Water Chemistry and Fish Community Responses to Episodic Stream Acidification in Pennsylvania, USA
At the time of publication, Charles J. Gagen was affiliated with Pennsylvania State University.
Five streams were studied on the Northern Appalachian Plateau of Pennsylvania from October 1988 through June 1989 to determine chemical changes that occur during episodic storm run-off and the responses of fish to these events. These second-order streams flowed through undisturbed, wooded, sandstone bedrock catchments with surface areas ranging from 500 to 1000 hectares.
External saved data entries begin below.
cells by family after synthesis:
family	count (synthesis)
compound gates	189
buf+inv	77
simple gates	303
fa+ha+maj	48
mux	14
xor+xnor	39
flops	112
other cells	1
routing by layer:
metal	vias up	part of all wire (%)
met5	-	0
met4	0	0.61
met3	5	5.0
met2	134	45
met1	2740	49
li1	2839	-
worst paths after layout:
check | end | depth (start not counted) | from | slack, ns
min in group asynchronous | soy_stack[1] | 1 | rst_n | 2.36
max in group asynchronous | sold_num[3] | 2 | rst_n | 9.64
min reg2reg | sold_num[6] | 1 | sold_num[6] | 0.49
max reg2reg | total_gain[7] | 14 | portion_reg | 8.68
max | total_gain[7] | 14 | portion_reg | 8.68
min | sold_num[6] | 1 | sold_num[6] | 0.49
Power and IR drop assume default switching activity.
===== design/flow/design.v =====
module SSC(
    card_num,
    input_money,
    snack_num,
    price, 
    out_valid,
    out_change
);
input [63:0] card_num;
input [8:0] input_money;
input [31:0] snack_num;
input [31:0] price;
output out_valid;
output [8:0] out_change;    
reg [3:0] cn_odd[0:7];
wire [5:0] cn_ps_even[0:1];
wire [4:0] cn_ps_odd[0:3];
wire [6:0] cn_ps;
wire [7:0] check_num;
reg [7:0] snack_price0, snack_price1, snack_price2, snack_price3, snack_price4, snack_price5, snack_price6, snack_price7;
reg [7:0] sort00, sort01, sort02, sort03, sort04, sort05, sort06, sort07;
reg [7:0] sort10, sort11, sort12, sort13, sort14, sort15, sort16, sort17;
reg [7:0] sort20, sort21, sort22, sort23, sort24, sort25, sort26, sort27;
reg [7:0] sort30, sort31, sort32, sort33, sort34, sort35, sort36, sort37;
reg [7:0] sort40, sort41, sort42, sort43, sort44, sort45, sort46, sort47;
reg [7:0] sort50, sort51, sort52, sort53, sort54, sort55, sort56, sort57;
reg [8:0] out_change_buf;
genvar i;
generate
    for(i = 0; i < 8; i = i + 1) begin
        ODD_PROCESS ODD_PROCESS_inst(
            .in_num(card_num[4*(2*i+1)+3:4*(2*i+1)]),
            .out_num(cn_odd[i])
        );
    end
endgenerate
assign cn_ps_even[0] = card_num[3:0] + card_num[11:8] + card_num[19:16] + card_num[27:24];
assign cn_ps_even[1] = card_num[35:32] + card_num[43:40] + card_num[51:48] + card_num[59:56];
assign cn_ps_odd[0] = cn_odd[0] + cn_odd[1];
assign cn_ps_odd[1] = cn_odd[2] + cn_odd[3];
assign cn_ps_odd[2] = cn_odd[4] + cn_odd[5];
assign cn_ps_odd[3] = cn_odd[6] + cn_odd[7];
assign cn_ps = cn_ps_odd[0] + cn_ps_odd[1] + cn_ps_odd[2] + cn_ps_odd[3];
assign check_num = cn_ps + cn_ps_even[0] + cn_ps_even[1];
MOD10 MOD10_inst(
    .in_num(check_num),
    .out_num(out_valid)
);
assign snack_price0 = snack_num[3:0] * price[3:0];
assign snack_price1 = snack_num[7:4] * price[7:4];
assign snack_price2 = snack_num[11:8] * price[11:8];
assign snack_price3 = snack_num[15:12] * price[15:12];
assign snack_price4 = snack_num[19:16] * price[19:16];
assign snack_price5 = snack_num[23:20] * price[23:20];
assign snack_price6 = snack_num[27:24] * price[27:24];
assign snack_price7 = snack_num[31:28] * price[31:28];
assign sort00 = (snack_price0 > snack_price2)? snack_price0 : snack_price2;
assign sort02 = (snack_price0 > snack_price2)? snack_price2 : snack_price0;
assign sort01 = (snack_price1 > snack_price3)? snack_price1 : snack_price3;
assign sort03 = (snack_price1 > snack_price3)? snack_price3 : snack_price1;
assign sort04 = (snack_price4 > snack_price6)? snack_price4 : snack_price6;
assign sort06 = (snack_price4 > snack_price6)? snack_price6 : snack_price4;
assign sort05 = (snack_price5 > snack_price7)? snack_price5 : snack_price7;
assign sort07 = (snack_price5 > snack_price7)? snack_price7 : snack_price5;
assign sort10 = (sort00 > sort04)? sort00 : sort04;
assign sort14 = (sort00 > sort04)? sort04 : sort00;
assign sort11 = (sort01 > sort05)? sort01 : sort05;
assign sort15 = (sort01 > sort05)? sort05 : sort01;
assign sort12 = (sort02 > sort06)? sort02 : sort06;
assign sort16 = (sort02 > sort06)? sort06 : sort02;
assign sort13 = (sort03 > sort07)? sort03 : sort07;
assign sort17 = (sort03 > sort07)? sort07 : sort03;
assign sort20 = (sort10 > sort11)? sort10 : sort11;
assign sort21 = (sort10 > sort11)? sort11 : sort10;
assign sort22 = (sort12 > sort13)? sort12 : sort13;
assign sort23 = (sort12 > sort13)? sort13 : sort12;
assign sort24 = (sort14 > sort15)? sort14 : sort15;
assign sort25 = (sort14 > sort15)? sort15 : sort14;
assign sort26 = (sort16 > sort17)? sort16 : sort17;
assign sort27 = (sort16 > sort17)? sort17 : sort16;
assign sort30 = sort20;
assign sort31 = sort21;
assign sort32 = (sort22 > sort24)? sort22 : sort24;
assign sort34 = (sort22 > sort24)? sort24 : sort22;
assign sort33 = (sort23 > sort25)? sort23 : sort25;
assign sort35 = (sort23 > sort25)? sort25 : sort23;
assign sort36 = sort26;
assign sort37 = sort27;
assign sort40 = sort30;
assign sort41 = (sort31 > sort34)? sort31 : sort34;
assign sort42 = sort32;
assign sort43 = (sort33 > sort36)? sort33 : sort36;
assign sort44 = (sort31 > sort34)? sort34 : sort31;
assign sort45 = sort35;
assign sort46 = (sort33 > sort36)? sort36 : sort33;
assign sort47 = sort37;
assign sort50 = sort40;
assign sort51 = (sort41 > sort42)? sort41 : sort42;
assign sort52 = (sort41 > sort42)? sort42 : sort41;
assign sort53 = (sort43 > sort44)? sort43 : sort44;
assign sort54 = (sort43 > sort44)? sort44 : sort43;
assign sort55 = (sort45 > sort46)? sort45 : sort46;
assign sort56 = (sort45 > sort46)? sort46 : sort45;
assign sort57 = sort47;
always @(*) begin
    out_change_buf = input_money;
    if((sort50 + sort51 + sort52 + sort53) <= {1'b0, out_change_buf}) begin
        out_change_buf = out_change_buf - (sort50 + sort51 + sort52 + sort53);
        if((sort54 + sort55 + sort56 + sort57) <= {1'b0, out_change_buf}) begin
            out_change_buf = out_change_buf - (sort54 + sort55 + sort56 + sort57);
        end else begin 
            if((sort54 + sort55) <= out_change_buf) begin
                out_change_buf = out_change_buf - (sort54 + sort55);
                if(sort56 <= out_change_buf) begin
                    out_change_buf = out_change_buf - sort56;
                end
            end else begin
                if(sort54 <= out_change_buf) begin
                    out_change_buf = out_change_buf - sort54;
                end
            end
        end
    end else begin
        if((sort50 + sort51) <= out_change_buf) begin
            out_change_buf = out_change_buf - (sort50 + sort51);
            if(sort52 <= out_change_buf) begin
                out_change_buf = out_change_buf - sort52;
            end
        end else begin
            if(sort50 <= out_change_buf) begin
                out_change_buf = out_change_buf - sort50;
            end
        end
    end
end
assign out_change = (out_valid)? out_change_buf : input_money;
endmodule
module MOD10(
    input [7:0] in_num,
    output out_num
);
reg out;
always @(*) begin
    case(in_num)
            0, 10, 20, 30, 40, 50, 60, 70, 80, 90, 100, 110, 120, 130, 140: out = 1;
            default: out = 0;
    endcase
end
assign out_num = out;
endmodule
module ODD_PROCESS(
    input [3:0] in_num,
    output [3:0] out_num
);
wire signed [4:0] temp;
reg [3:0] out;
assign temp = in_num * 2 - 9;
assign out_num = out;
always @(*) begin
    if(temp > 0) begin
        out = in_num * 2 - 9;
    end else begin
        out = in_num * 2;
    end
end
endmodule

===== design/flow/run.sh =====
#!/bin/bash
# OpenROAD 26Q1-2900-gdf79404cd8, Yosys 0.63+post, stock flow scripts
make -C /OpenROAD-flow-scripts/flow DESIGN_CONFIG=/design/flow/config.mk WORK_HOME=/design/flow/orfs finish

===== design/flow/config.mk =====
export PLATFORM = sky130hd
export DESIGN_NAME = SSC
export DESIGN_NICKNAME = SSC
export VERILOG_FILES = /design/flow/design.v
export SDC_FILE = /design/flow/constraint.sdc
export NUM_CORES = 4
export LEC_CHECK = 1
export CORE_UTILIZATION = 30

===== design/flow/constraint.sdc =====
current_design SSC

set clk_period 40.0
set clk_io_pct 0.2

create_clock -name clk0 -period $clk_period

set non_clock_inputs [all_inputs -no_clocks]
set_input_delay [expr $clk_period * $clk_io_pct] -clock clk0 $non_clock_inputs
set_output_delay [expr $clk_period * $clk_io_pct] -clock clk0 [all_outputs]

==> flow_metrics.tcl <==
# metrics dict for downstream scripts
set metrics [dict create \
    cts_hold_buf 0 \
    startpoint_type "input pin" \
    clock_buffers 0 \
    fin_crit_sh_pct 94.79 \
    track_usage_pct 16.28 \
    dp.final_hpwl_um 47320 \
    vias_per_cell 4.870 \
    wire_per_inst_um 14.67 \
    fin_util_pct 34.39 \
    crit_slowest_cell "xnor2_1" \
    finalSetupViolations 0 \
    cts_setup_buffers 0 \
    slowest_delay_ns 0.72 \
    die_w_um 258.8 \
    yosys.area_share.simple_pct 16.29 \
    grt_max_degree 27 \
    drv_cap 0 \
    drtIter0Drc 733 \
    synth_warnings 124 \
    layout-drive-gt1-share_pct 3.836 \
    num_antenna_cells 0 \
    antenna_found_initial 0 \
    cp.arrival_ns 29.91 \
    worstPathRequired_ns 32.00 \
    area_delta_synth_final_pct 12.66 \
    slew_violations 0 \
    fp_util_pct 30.52 \
    num_rows 93 \
    worst_pin_slew_ns 0.9237 \
    path_common_cell "inv_1" \
    netlist_instances 2589 \
    topCombFamilyByArea "adder cells" \
    ys_seq_share_pct 0 \
    warnings 33 \
    setup.worst_path.class "input pin to primary output" \
    synthAdderAreaFrac_pct 39.47 \
    crit_path_end_kind "primary output" \
    ant_nets 0 \
    postRouteWirelength_um 52330 \
    synth_area_mm2 0.01978 \
    synthMuxAreaShare_pct 7.014 \
    min_path_type "input pin to primary output" \
    crit_fanout 23 \
    xor_area_share_pct 7.033 \
    ys_sh_aoi_pct 21.78 \
    fp.dieH_um 258.8 \
    ys_types 101 \
    vias 17368 \
    dr.pass1.iters 6 \
    maxClockFrequency_mhz 26.37 \
    seq_area_um2 0 \
    period_needed_ns 37.91 \
    grt_pass1_wl_um 86370 \
    fin_tns_setup_ns 0 \
    status "completed" \
    grt_overflow_total 0 \
    flops 0 \
    slew_headroom_pct 36.66 \
    core-area_mm2 0.06481 \
    rsz0062_at_grt "no" \
    drc 0 \
    gp_congestion 0.9541 \
    ys_cells 2589 \
    yosys_area_mm2 0.01978 \
    syn_avg_cell_area_um2 7.641 \
    io_pins 147 \
    die_area_mm2 0.06697 \
    grt_pass1_vias 17060 \
    finalHoldViolations 0 \
    place.port_buffers 147 \
]
==> placed cells by master, fill, tap and decap left out, types with 5 or more instances in the layout <==
cell type / count
inv_1: 386
ha_1: 374
a21oi_1: 223
nand2_1: 178
nor2_1: 172
o21ai_0: 166
fa_1: 151
clkdlybuf4s50_1: 147
xnor2_1: 111
mux2i_1: 102
and2_1: 98
a21o_1: 73
xor2_1: 46
nor2b_1: 39
nand3_1: 32
o21bai_1: 31
o21a_1: 30
nand2b_1: 30
nand4_1: 26
o21ai_1: 21
buf_4: 19
mux2_2: 18
a211oi_1: 17
nor3_1: 17
o211ai_1: 14
a31oi_1: 11
o22ai_1: 9
and3_1: 6
o221ai_1: 6
and4_1: 6
o31ai_1: 6
a22oi_1: 6
or2_2: 6
maj3_2: 5
nor3b_1: 5
maj3_1: 5
a211o_1: 5
or4_1: 5
==> logic make-up (layout without fill, tap and decap cells) <==
family / after synthesis / in the layout
AOI/OAI and AO/OA: 686 / 686
xor gates and xnor gates: 158 / 158
adders and majority gates: 535 / 535
buffers and inverters: 434 / 556
muxes: 129 / 129
and+or+nand+nor: 647 / 647
==> critical path: cells and delay by family <==
family                   cells  cell delay, ns
AND-OR/OR-AND               33            7.24
XOR/XNOR                     3            1.05
adder cells (fa/ha/maj)     15            6.08
buffers and inverters       17            2.98
multiplexers                 2            0.63
AND/OR/NAND/NOR             27            3.83
==> stage by stage <==
stage / worst slack, ns / instance area [um2] / hold WS (ns) / instances
2_1_floorplan: 5.189 / 19780 / 16.09 / 2589
3_3_place_gp: 2.220 / 22280 / 17.29 / 3566
3_5_place_dp: 2.032 / 22280 / 17.27 / 3566
4_1_cts: 1.978 / 22280 / 17.26 / 3566
5_1_grt: 0.1640 / 22290 / 17.31 / 3566
6_report: 2.085 / 22290 / 17.25 / 3566
==> routing by layer <==
layer | up-vias | part of all wire (%) | global-route usage (%)
li1 | 9203 | - | -
met1 | 7821 | 47 | 22.56
met2 | 305 | 48 | 28.72
met3 | 39 | 3.8 | 1.228
met4 | 0 | 1.1 | 1.693
met5 | - | 0 | 0
==> cells in the mapped netlist, types with 6 or more instances <==
library cell / instances / area, um2
nand2b_1: 30 / 187.7
mux2_2: 18 / 202.7
o21bai_1: 31 / 232.7
o21ai_0: 167 / 835.8
o22ai_1: 9 / 56.30
nor2b_1: 39 / 244.0
nand4_1: 26 / 162.7
a31oi_1: 11 / 68.82
nand3_1: 32 / 160.2
buf_1: 6 / 22.52
mux2i_1: 102 / 1021
clkbuf_1: 32 / 120.1
and2_1: 98 / 613.1
inv_1: 386 / 1449
o211ai_1: 14 / 105.1
o31ai_1: 6 / 45.04
xnor2_1: 111 / 972.2
or2_2: 6 / 37.54
a21o_1: 73 / 548.0
ha_1: 374 / 4679
and3_1: 6 / 37.54
nor3_1: 17 / 85.08
a211oi_1: 17 / 127.6
a22oi_1: 8 / 60.06
a21oi_1: 223 / 1116
nand2_1: 178 / 668.1
o21a_1: 30 / 225.2
fa_1: 151 / 3023
o221ai_1: 6 / 52.55
o21ai_1: 21 / 105.1
xor2_1: 46 / 402.9
and4_1: 6 / 52.55
nor2_1: 172 / 645.6
==> cell type report <==
type                       count  area (um2)
fill                        6739       42530
multi-input combinational   2155       18140
timing repair buffer         166        1614
inverter                     390        1464
tap                          855        1070
==> worst paths after layout <==
path	from	to	slack [ns]	cells after the start
min	input_money[3]	out_change[3]	17.25	4
max	snack_num[12]	out_change[0]	2.09	97
==> timing repair <==
action	CTS	global route
hold endpoints to repair	0	0
gates resized	0	2
endpoints found under the setup margin	0	2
Median pH of precipitations was about 4·2, and among streams it ranged from 5·0 to 6·2. During storm events, pH declined by as much as 1·2 units and peak concentrations of total monomeric Al ranged from <0·01 to 0·75 mg litre-1. Organically bound A1 was generally a minor component of total monomeric A1. Wild brook trout (Salvelinus fontinalis) were found in all streams, although only a remnant population existed in the most acidic stream. Sculpins (Cottus bairdi or C. cognatus) were collected only in the two streams with the least severe episodes. Mortality of brook trout and sculpins in in situ bioassays ranged from 0 to about 80% among streams during acidic episodes and was positively related to concentrations of total dissolved Al. Radio-tagged brook trout moved downstream during episodes when Al reached toxic concentrations. Some displaced trout were found near groundwater seeps, where pH was higher and dissolved Al was lower than in the main channel. © 1992.